Chinese medical instrumentation manufacturer

Mindray Bio-Medical Electronics Co., Ltd., simply known as Mindray (迈瑞 (Màiruì)), is a Chinese multinational health technology company based in Shenzhen, Guangdong. Mindray designs and produces medical equipment and accessories for both human and veterinary use. The company is organized into three key business lines: Patient Monitoring & Life Support, In-Vitro Diagnostic Products, and Medical Imaging Systems. In 2008, Mindray was recognized as China's largest medical device manufacturer.

== History ==
Mindray was founded in 1991 in Shenzhen, Guangdong by seven former employees of Anke (安科), including Li Xiting (李西廷), Xu Hang (徐航) and Cheng Minghe (成明和). It grew by providing domestic patient monitoring, imaging, and other diagnostic products. Mindray maintains 41 subsidiaries and branch offices in 31 countries, as well as 32 branch offices in China. Mindray was listed on the NYSE in September 2006 and delisted in March 2016 to apply for a re-listing in China's A-Share market. Mindray was re-listed in the Shenzhen Stock Exchange in October 2018.

Mindray faced hiring controversy at the end of 2018 when it rescinded job offers from 254 university students due to changing economic conditions. The company reinstated the offers in early 2019 citing 'corporate social responsibility' after public outcry.

Mindray partnered with Korle Bu Teaching Hospital in January 2019 to improve diagnostic patient care in Ghana. The company donated a SAL 6000 analyzer to improve local lab test efficiency.

== Divisions ==
The Patient Monitoring & Life Support division develops and manufactures multi-parameter patient monitors, biotelemetry systems, anesthesia delivery systems, defibrillators, ECG machines, pulse oxymeters, hospital beds, mounting systems and IT solutions. In 2008, Mindray purchased the Patient Monitoring division of Datascope Corporation for $209 million to expand their presence outside of China.

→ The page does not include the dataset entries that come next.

===== src/rtl/core_inst_seq_if.sv =====
// Host/core-facing bundle of the instruction sequencer: host word stream,
// tile control, OFIFO status in; instruction word, xmem write data and status out.
// master = sequencer side, slave = host/core side. No internal logic.
interface core_inst_seq_if #(
  parameter int row = 8,
  parameter int bw  = 4
);
  logic                start;        // one-cycle tile start pulse
  logic [10:0]         n_act;        // activation word count, latched on start
  logic                in_valid;     // host word valid
  logic [bw*row-1:0]   in_data;      // host word (activations, then kernel)
  logic                in_ready;     // sequencer accepts host words
  logic                ofifo_valid;  // core OFIFO holds a psum row
  logic [33:0]         inst;         // registered instruction word to the core
  logic [bw*row-1:0]   D_xmem;       // registered xmem write data
  logic                busy;         // tile in progress
  logic                done;         // one-cycle tile completion pulse

  modport master (
    input  start, n_act, in_valid, in_data, ofifo_valid,
    output in_ready, inst, D_xmem, busy, done
  );

  modport slave (
    output start, n_act, in_valid, in_data, ofifo_valid,
    input  in_ready, inst, D_xmem, busy, done
  );
endinterface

The In-Vitro Diagnostic division provides data and analysis on blood, urine, and other bodily fluid samples for clinical diagnosis and treatment. This segment offers a range of semi-automated and fully automated diagnostic laboratory instruments for laboratories, clinics, and hospitals. Its products include hematology analyzers, biochemistry analyzers, reagents, a microplate reader and a microplate washer.